The sequence of significant events in alpine ecology and Maisie Carr's role is detailed below:

- 1944: Soil Conservation Board established – Maisie Carr Research Officer
- 1945: Establishment of exclusion plots in Rocky Valley
- 1946: Establishment of exclusion plots in Pretty Valley
- 1947: Publication of Report on the Ecology of Hume Catchment
- 1966: One of Carr's final High Plains expeditions
- 1968: Grazing gradually withdrawn from Kosciuszko National Park
- 1991: Grazing phased out to 20% of Bogong High Plains
- 2005: Grazing banned from Victorian Alpine National Park

=== Eucalypt taxonomy ===

While initiating foundation alpine ecology studies, Carr became frustrated with the inadequacy of published floras and responded by preparing a botanical key. This has evolved into a teaching collection of 100-200 plant specimens from that region of north-east Victoria which is still in use for teaching and research field work purposes today.

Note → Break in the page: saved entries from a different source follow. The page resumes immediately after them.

File: design/flow/design.v
package typedefs;
parameter NUM_OPS  = 32;
parameter WIDTH_OP = $clog2(NUM_OPS);
typedef enum logic[WIDTH_OP-1:0] {ALU_ADD , ALU_SUB , ALU_NOT , ALU_AND , ALU_OR , ALU_XOR , ALU_SLL , ALU_SRL , ALU_SLA , ALU_SRA , EQ , GRT , GTU , GTE , LTE , GEU , LEU, ALU_BSL} alu_opcode_t;
typedef enum logic[5:0] {
    ADD   = 6'b000000,
    SUB   = 6'b000001,
    NOT   = 6'b000010,
    AND   = 6'b000011,
    OR    = 6'b000100,
    XOR   = 6'b000101,
    SLL   = 6'b000110,
    SRL   = 6'b000111,
    SRA   = 6'b001000,
    ADDI  = 6'b001001,
    LUI   = 6'b001010,
    ANDI  = 6'b001011,
    ORI   = 6'b001100,
    XORI  = 6'b001101,
    BEQ   = 6'b001110,
    BNE   = 6'b001111,
    BLT   = 6'b010000,
    BGT   = 6'b010001,
    BGE   = 6'b010010,
    BLE   = 6'b010011,
    BLTU  = 6'b010100,
    BGTU  = 6'b010101,
    BGEU  = 6'b010110,
    BLEU  = 6'b010111,
    JAL   = 6'b011000,
    LW    = 6'b011001,
    SW    = 6'b011010,
    LAD   = 6'b011011,
    LOA   = 6'b011100
} opcode_t;
endpackage
module Mux2x1
( 
  input  [15:0] a   ,
  input  [15:0] b   ,
  input  sel ,
  output [15:0] out 
);
logic [15:0] aux;
assign out = aux;
always_comb begin
        aux = (sel == 1'b1) ? b : a;
end
endmodule
module Reg
#(
    parameter WIDTH = 16
)
(
    input  [WIDTH-1:0]  in,
    input               clk,
    input               rst,
    output [WIDTH-1:0]  out
);
logic [WIDTH-1:0] aux;
assign out = aux;
always_ff @(posedge clk or negedge rst) begin
    if (!rst) begin
        aux <= '0;
    end
    else begin
        aux <= in;
    end
end
endmodule
module RegFile
#(
    parameter WIDTH = 16,
    parameter DEPTH = 32,
    parameter ADDR_SIZE = $clog2(DEPTH)
)
(
    input  [ADDR_SIZE-1:0] a1,
    input  [ADDR_SIZE-1:0] a2,
    input  [WIDTH-1:0]     wdata,
    input                  we,
    input                  clk,
    input                  rst,
    output [WIDTH-1:0]     rd1,
    output [WIDTH-1:0]     rd2
);
logic [WIDTH-1:0] file [DEPTH-1:0];  
logic [WIDTH-1:0] out1, out2;
assign rd1 = out1;
assign rd2 = out2;
always_comb begin
	out1 = file[a1];
	out2 = file[a2];
end
always_ff @(negedge clk or negedge rst) begin
    if (!rst) begin
        integer i;
        for (i = 0; i < DEPTH; i = i + 1) begin
            file[i] <= '0;
        end
    end else if (we) begin
        file[a2] <= wdata;
    end
end
endmodule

Much of this early taxonomy work was undertaken while she was employed at University of Melbourne (beginning in 1949) in the Botany Department headed at the time by Prof. J. S. Turner. In addition to her research interests, she lectured on plant taxonomy as well as ecology (to science and agricultural students) becoming a senior lecturer in that department three years later.

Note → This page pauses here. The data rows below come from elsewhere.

Design fbindct_8bit, start of the top module:
module fbindct_8bit #(
  parameter IN_WIDTH = 8,                                  
  parameter INT_BITS = 6,                                  
  parameter FRAC_BITS = 6,                                 
  parameter INTER_WIDTH = IN_WIDTH + INT_BITS + FRAC_BITS, 
  parameter OUT_WIDTH = 20                                 
)(
  input                                        clk,
  input                                        rst,
  input signed [8*IN_WIDTH-1:0]                x_in,         
  input                                        ready_in,     
  input                                        load,         
  output                                       valid_out,    
  output signed [8*OUT_WIDTH-1:0]              y_out         
);
parameter [1:0] IDLE = 2'b00;
parameter [1:0] WAIT = 2'b01;
parameter [1:0] SEND = 2'b10;
reg [1:0] state;
parameter [1:0] STAGE1 = 2'b00;
parameter [1:0] STAGE2 = 2'b01;
parameter [1:0] STAGE3 = 2'b10;
parameter [1:0] STAGE4 = 2'b11;
  ...
export LEC_CHECK = 0
export CAP_MARGIN = 20
export CORE_MARGIN = 2
export CORE_UTILIZATION = 61
export SETUP_SLACK_MARGIN = 0.61
export SLEW_MARGIN = 20
export TNS_END_PERCENT = 5
create_clock -name core_clock -period 4.83 [get_ports {clk}]
run.sh (not shown) runs the stock make flow with config.mk's settings and CLKGATE_MAP_FILE=.
The first run completed, yet does not pass: setup timing.
Rerun with:
- CORE_UTILIZATION: 61 -> 40
- SETUP_SLACK_MARGIN: 0.61 -> 0.67
- TNS_END_PERCENT: 5 -> default
- clock period: 4.83 -> 6.09 ns (I/O delays scaled with it)
- With this change the flow produced a clean layout
- routed wire length goes down by 4.5%
- power decreases by 31%
- global-route usage shrinks by 11 points
- combinational power shrinks by 40%
- final cell count goes up by 3.4%
- critical path depth is unchanged
- via count came out lower by 8.0%
Rerun with:
- SETUP_SLACK_MARGIN: 0.67 -> default
Wire length is about the same.
Register-to-register slack degrades by 0.42 ns.
Design area drops by about 0.8%.
Core utilization drops by 0.40 points.
Clock skew drops by 0.015 ns.
Global-route usage hardly moves.
Hold slack degrades by 0.0058 ns.
Rerun with:
- CORE_UTILIZATION: 40 -> 72
- CTS_CLUSTER_SIZE: default -> 42
- SETUP_SLACK_MARGIN: default -> 0.65
- clock period: 6.09 -> 5.08 ns (I/O delays scaled with it)
Effect: Now the flow reached the layout checks and failed them: setup timing. First-iteration DRC count rose to 3.8 times its value. Power went up by 64%. Synthesized cell count stays the same. Sequential cell count does not change. Area after synthesis is unchanged. Clock skew goes up by 0.025 ns. Via count came out higher by 28%. Register-to-register slack loses 2.4 ns. Clock-buffer cell count goes down by 15.
Rerun with:
- CORE_UTILIZATION: 72 -> 40
- CTS_CLUSTER_SIZE: 42 -> default
- MAX_ROUTING_LAYER: default -> met4
- SETUP_SLACK_MARGIN: 0.65 -> default
- TNS_END_PERCENT: default -> 85
- clock period: 5.08 -> 10.0 ns (I/O delays scaled with it)
What happened: With this change the flow completed with no timing, DRC or antenna violations. Routed wire length is lower by 36%. Worst setup slack improves by 6.0 ns. Power is lower by 63%. Core utilization is lower by 42 points. Global-route usage is lower by 26 points. First-iteration DRC count is lower by 75%. Synthesized cell count stays the same. Combinational power is lower by 71%. Register-to-register slack improves by 6.0 ns. Via count is lower by 22%. Worst hold slack degrades by 0.0088 ns.
Rerun with:
- CELL_PAD_IN_SITES_DETAIL_PLACEMENT: default -> 2
- CELL_PAD_IN_SITES_GLOBAL_PLACEMENT: default -> 3
- CORE_UTILIZATION: 40 -> 67
- SETUP_SLACK_MARGIN: default -> -0.99
- TNS_END_PERCENT: 85 -> 65
The new run never finished: it broke off in 3_1_place_gp_skip_io with GPL-0301.
Area after synthesis is unchanged.
Synthesized cell count stays the same.
Die size falls by 40%.

* * *

Starting RTL as in the previous note.
Design fbindct_8bit, start of the top module:
module fbindct_8bit #(
  parameter IN_WIDTH = 8,                                  
  parameter INT_BITS = 6,                                  
  parameter FRAC_BITS = 6,                                 
  parameter INTER_WIDTH = IN_WIDTH + INT_BITS + FRAC_BITS, 
  parameter OUT_WIDTH = 20                                 
)(
  input                                        clk,
  input                                        rst,
  input signed [8*IN_WIDTH-1:0]                x_in,         
  input                                        ready_in,     
  input                                        load,         
  output                                       valid_out,    
  output signed [8*OUT_WIDTH-1:0]              y_out         
);
parameter [1:0] IDLE = 2'b00;
parameter [1:0] WAIT = 2'b01;
parameter [1:0] SEND = 2'b10;
reg [1:0] state;
parameter [1:0] STAGE1 = 2'b00;
parameter [1:0] STAGE2 = 2'b01;
parameter [1:0] STAGE3 = 2'b10;
parameter [1:0] STAGE4 = 2'b11;
reg [1:0] stage;
reg signed [IN_WIDTH-1:0] x_reg_0, x_reg_1, x_reg_2, x_reg_3, x_reg_4, x_reg_5, x_reg_6, x_reg_7;
reg done;
assign valid_out = done;
always @(posedge clk) begin : state_machine
  if (rst) begin
    state <= IDLE;
    stage <= STAGE1;
    done <= 1'b0;
    x_reg_0 <= 0;
    x_reg_1 <= 0;
    x_reg_2 <= 0;
    x_reg_3 <= 0;
    x_reg_4 <= 0;
    x_reg_5 <= 0;
    x_reg_6 <= 0;
    x_reg_7 <= 0;
  end else begin
    case (state)
      IDLE: begin
        if(load) begin
          x_reg_0 <= x_in[1*IN_WIDTH-1:0*IN_WIDTH];
          x_reg_1 <= x_in[2*IN_WIDTH-1:1*IN_WIDTH];
          x_reg_2 <= x_in[3*IN_WIDTH-1:2*IN_WIDTH];
          x_reg_3 <= x_in[4*IN_WIDTH-1:3*IN_WIDTH];
          x_reg_4 <= x_in[5*IN_WIDTH-1:4*IN_WIDTH];
          x_reg_5 <= x_in[6*IN_WIDTH-1:5*IN_WIDTH];
          x_reg_6 <= x_in[7*IN_WIDTH-1:6*IN_WIDTH];
          x_reg_7 <= x_in[8*IN_WIDTH-1:7*IN_WIDTH];
          state <= WAIT;
        end
      end
      WAIT: begin
        case (stage)
          STAGE1: begin 
  ...
clock: 7.51 ns
lec_check: 0
abc_area: 1
cap_margin: 20
cell_pad_in_sites_detail_placement: 1
core_aspect_ratio: 0.7
core_margin: 2
core_utilization: 40
cts_cluster_size: 92
hold_slack_margin: 0.22
min_routing_layer: met2
setup_slack_margin: 1.98
slew_margin: 10
The baseline finished clean.
Rerun with:
- ABC_AREA: 1 -> not set
- CELL_PAD_IN_SITES_DETAIL_PLACEMENT: 1 -> not set
- CORE_ASPECT_RATIO: 0.7 -> not set
- CORE_UTILIZATION: 40 -> 72
- CTS_CLUSTER_DIAMETER: not set -> 378
- CTS_CLUSTER_SIZE: 92 -> not set
- HOLD_SLACK_MARGIN: 0.22 -> not set
- MIN_ROUTING_LAYER: met2 -> not set
- SETUP_SLACK_MARGIN: 1.98 -> not set
- SLEW_MARGIN: 10 -> 20
- TNS_END_PERCENT: not set -> 5
- clock period: 7.51 -> 5.08 ns (I/O delays scaled with it)
After rerunning: With this change the flow completed and failed the layout checks on setup timing; non-clock buffer count increases by 109; via count drops by 34%; clock power goes up by 42%.
Rerun with:
- CTS_CLUSTER_DIAMETER: 378 -> not set
- CTS_CLUSTER_SIZE: not set -> 98
- clock period: 5.08 -> 5.7 ns (I/O delays scaled with it)
The new run ran to the end with no violations.
First-iteration DRC count is lower by about 10%.
Worst hold slack gets better by 0.0038 ns.
Area after synthesis does not change.
Clock-buffer cell count grows by 4.
Register-to-register slack is better by 0.40 ns.
Utilization falls by 2.3 points.
Final area falls by 2.7%.
Rerun with:
- CORE_UTILIZATION: 72 -> 66
- CTS_CLUSTER_SIZE: 98 -> not set
- TNS_END_PERCENT: 5 -> not set
- clock period: 5.7 -> 5.07 ns (I/O delays scaled with it)
Now the flow produced a layout that fails on setup timing.
Sequential share of layout area shrinks by 0.90 points.
Global-route usage went down by 2.6 points.
Design area went up by 3.6%.
Maximum frequency came out higher by 4.8%.
Setup slack is worse by 0.38 ns.
Count of clock-buffer cells in the layout is higher by 3.
Sequential power went up by 13%.
Core utilization goes down by 4.0 points.
Rerun with:
- CORE_UTILIZATION: 66 -> 40
- clock period: 5.07 -> 4.78 ns (I/O delays scaled with it)
After rerunning: The new run finished with setup timing left. Cell area rose by 5.6%. Worst setup slack degrades by 0.18 ns. Combinational power rose by about 20%. Via count fell by 4.8%. Die area rose by 64%. Utilization fell by 28 points. Power rose by 16%.

* * *

== lane 1 ==
Starting RTL as in the previous note.
==> flow/design.v (excerpt) <==
module fbindct_8bit #(
  parameter IN_WIDTH = 8,                                  
  parameter INT_BITS = 6,                                  
  parameter FRAC_BITS = 6,                                 
  parameter INTER_WIDTH = IN_WIDTH + INT_BITS + FRAC_BITS, 
  parameter OUT_WIDTH = 20                                 
)(
  input                                        clk,
  input                                        rst,
  input signed [8*IN_WIDTH-1:0]                x_in,         
  input                                        ready_in,     
  input                                        load,         
  output                                       valid_out,    
  output signed [8*OUT_WIDTH-1:0]              y_out         
);
==> flow/config.mk <==
export PLATFORM = sky130hd
export DESIGN_NAME = fbindct_8bit
export DESIGN_NICKNAME = fbindct_8bit
export VERILOG_FILES = /design/flow/design.v
export SDC_FILE = /design/flow/constraint.sdc
export NUM_CORES = 4
export LEC_CHECK = 0
export ABC_AREA = 1
export CAP_MARGIN = 30
export CELL_PAD_IN_SITES_DETAIL_PLACEMENT = 1
export CORE_MARGIN = 4
export CORE_UTILIZATION = 17
export CTS_CLUSTER_SIZE = 78
export HOLD_SLACK_MARGIN = -0.09
export MAX_ROUTING_LAYER = met4
export MIN_ROUTING_LAYER = met2
export PLACE_DENSITY_LB_ADDON = 0.19
export SETUP_SLACK_MARGIN = 1.13
export SLEW_MARGIN = 20
==> flow/constraint.sdc <==
create_clock -name core_clock -period 4.79 [get_ports {clk}]
set_input_delay 0.9580 -clock core_clock [delete_from_list [all_inputs] [get_ports {clk}]]
set_output_delay 0.9580 -clock core_clock [all_outputs]
set_load 0.01 [all_outputs]
The following lists how lane 2 was set up differently from lane 1:
- a deleted PLACE_DENSITY_LB_ADDON that had been 0.19
- a deleted CTS_CLUSTER_SIZE that had been 78
- a deleted SETUP_SLACK_MARGIN that had been 1.13
- a change of CORE_UTILIZATION from 17 to 58
- a deleted HOLD_SLACK_MARGIN that had been -0.09
- a change of CAP_MARGIN from 30 to 20
- a deleted MAX_ROUTING_LAYER that had been met4
- a deleted ABC_AREA that had been 1
- a deleted MIN_ROUTING_LAYER that had been met2
- a change of CORE_MARGIN from 4 to 2
- a deleted CELL_PAD_IN_SITES_DETAIL_PLACEMENT that had been 1
- a change of the clock period (ns, I/O delays scaled along) from 4.79 to 6.09
Results
Comparing lane 2 and lane 1, the lower multi-input combinational cell count is on lane 2. In the metrics for lane 2 and lane 1, the one carrying the higher power after layout is lane 1. From lane 1 to lane 2 the numbers moved as follows: die size saw a decrease; met3 capacity usage during global routing has decreased; final instance area went down. Lane 2 vs lane 1, origin of the worst setup path: c_reg_6[4]$_SDFFE_PP0P_ vs a_reg_5[9]$_SDFFE_PP0P_.
What lane 3 does differently from lane 2 at the input level:
- swapping 20 for 15 in CAP_MARGIN
- putting SETUP_SLACK_MARGIN at 0.61 where nothing was set
- swapping 6.09 for 4.83 in the clock period (ns, I/O delays scaled along)
--- outcome ---
- As of lane 3, routed wire length had risen by a few percent compared to lane 2.
- The final reports for lane 3 and lane 2 show final core utilization higher in the former.
- Final critical-path share of the clock period for lane 3: 15 points up relative to lane 2
- As far as post-synthesis instance total goes, lane 3 and lane 2 are indistinguishable; the numbers are identical.
- Cmp lane 3 and lane 2 / tally of filler cells in the layout / higher: lane 2
- Setup slack (higher): lane 2
- Final checks on lane 3, whose flow otherwise completed, came back failing, citing negative setup slack.
Here is what was changed in the inputs of lane 4 compared with lane 3.
- changing CAP_MARGIN from 15 to 20
- setting MAX_ROUTING_LAYER to met4 for the first time
- changing CORE_UTILIZATION from 58 to 65
Results
Lane 4: complete, dirty (negative setup slack)
Going from lane 3 to lane 4, final net count shrank slightly.
Relative to lane 3, minimum clock period after layout has decreased by 0.0037 ns in lane 4.
Post-route cell area (lane 4 vs. lane 3) decreases slightly
Of lane 4 and lane 3, it is lane 4 that has the higher number of iterations in the first detailed-routing pass.
Power is estimated from default activity; no workload was simulated.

Together with Professor John Stewart Turner she published academic reports of the results of the exclusion fencing experiments and more broadly the destructive impact of grazing on the ecology (of plant life as well as soil degradation) of the Victorian alpine region.

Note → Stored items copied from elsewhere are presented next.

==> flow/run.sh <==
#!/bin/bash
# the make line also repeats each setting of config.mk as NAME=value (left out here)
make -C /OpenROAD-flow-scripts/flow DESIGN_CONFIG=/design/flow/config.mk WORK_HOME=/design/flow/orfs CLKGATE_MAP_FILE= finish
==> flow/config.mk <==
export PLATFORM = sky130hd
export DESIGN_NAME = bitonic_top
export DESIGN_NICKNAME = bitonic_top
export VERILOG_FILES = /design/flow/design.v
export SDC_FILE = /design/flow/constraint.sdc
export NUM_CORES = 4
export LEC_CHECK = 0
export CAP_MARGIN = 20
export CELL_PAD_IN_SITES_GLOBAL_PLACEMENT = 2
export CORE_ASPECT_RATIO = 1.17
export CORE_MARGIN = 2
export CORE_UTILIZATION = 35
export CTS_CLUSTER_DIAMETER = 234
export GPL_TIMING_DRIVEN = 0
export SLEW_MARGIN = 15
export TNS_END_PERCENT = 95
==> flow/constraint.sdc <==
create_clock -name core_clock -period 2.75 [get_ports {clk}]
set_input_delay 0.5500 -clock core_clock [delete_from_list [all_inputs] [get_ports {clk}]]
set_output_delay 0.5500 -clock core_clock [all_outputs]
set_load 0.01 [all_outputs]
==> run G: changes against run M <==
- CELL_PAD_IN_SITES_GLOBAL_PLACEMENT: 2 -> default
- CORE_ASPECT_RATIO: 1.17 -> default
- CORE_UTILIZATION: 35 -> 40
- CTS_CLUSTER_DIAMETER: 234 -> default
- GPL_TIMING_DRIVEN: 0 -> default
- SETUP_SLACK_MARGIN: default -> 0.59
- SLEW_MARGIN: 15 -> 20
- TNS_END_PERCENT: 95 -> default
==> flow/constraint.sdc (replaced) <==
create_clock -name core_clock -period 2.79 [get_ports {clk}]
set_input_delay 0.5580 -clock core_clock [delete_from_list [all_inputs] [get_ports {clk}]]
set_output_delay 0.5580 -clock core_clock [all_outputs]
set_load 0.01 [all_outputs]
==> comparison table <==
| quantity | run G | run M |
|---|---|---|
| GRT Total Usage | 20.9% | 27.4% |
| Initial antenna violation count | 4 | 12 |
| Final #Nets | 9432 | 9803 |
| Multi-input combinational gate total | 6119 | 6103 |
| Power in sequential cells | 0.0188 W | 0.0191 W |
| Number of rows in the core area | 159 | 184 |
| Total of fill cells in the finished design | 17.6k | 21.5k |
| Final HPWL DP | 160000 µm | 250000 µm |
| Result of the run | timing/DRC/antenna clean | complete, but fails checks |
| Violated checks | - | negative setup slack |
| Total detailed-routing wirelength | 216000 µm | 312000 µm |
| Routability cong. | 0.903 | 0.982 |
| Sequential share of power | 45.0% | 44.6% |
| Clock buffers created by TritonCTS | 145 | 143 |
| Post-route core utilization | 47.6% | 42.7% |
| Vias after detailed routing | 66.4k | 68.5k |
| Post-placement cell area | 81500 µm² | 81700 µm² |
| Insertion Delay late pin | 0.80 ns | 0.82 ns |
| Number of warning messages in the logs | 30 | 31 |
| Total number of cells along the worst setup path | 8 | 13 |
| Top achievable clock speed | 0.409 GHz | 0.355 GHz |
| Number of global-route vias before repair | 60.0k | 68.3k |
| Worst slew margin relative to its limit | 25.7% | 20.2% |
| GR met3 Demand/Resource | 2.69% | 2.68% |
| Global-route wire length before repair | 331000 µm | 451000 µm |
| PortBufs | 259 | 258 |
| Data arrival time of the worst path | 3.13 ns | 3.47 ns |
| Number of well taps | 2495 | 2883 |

Carr's interest in the taxonomy of Australian plants (particularly the Genus Eucalyptus) extended beyond the alpine species and this interest was fostered by her marriage (in 1955) to Denis John Carr, who was also an academic in the botany department at University of Melbourne. Their marriage was the start of decades of collaborative efforts studying plant morphology and taxonomy. Their studies continued during academic appointments (of DJ Carr) in Belfast (1960-1967) and later back in Australia (in Canberra, Australian National University from 1968) where Carr was a visiting fellow. Their academic contributions together resulted in dozens of articles, often in highly specialist publications.

The couple was opposed to any splitting of the genus Eucalyptus into smaller groupings. They did, however, make significant contributions to descriptions of the morphology of eucalypts. Published phylogenetic analyses (based on DNA sequences and morphology) would later show that Eucalyptus was not a particularly uniform genus and that the classification needed to be revised. The current definitive electronic identification and information system covering 894 Australian eucalypts is EUCLID.

==Later life==
Carr was a chain smoker (of cigarettes) and developed chronic bronchitis. She was eventually hospitalized for this (and related conditions); she died on Friday 9 September 1988 in the Royal Canberra Hospital. She was buried in Gungahlin cemetery on Tuesday 13 September 1988. Her husband Denis died on Saturday 19 July 2008 and was buried with Maisie on Monday 28 July 2008.

==Legacy==

The University of Melbourne has established a set of scholarships, called the Maisie Fawcett Scholarships, in her honour.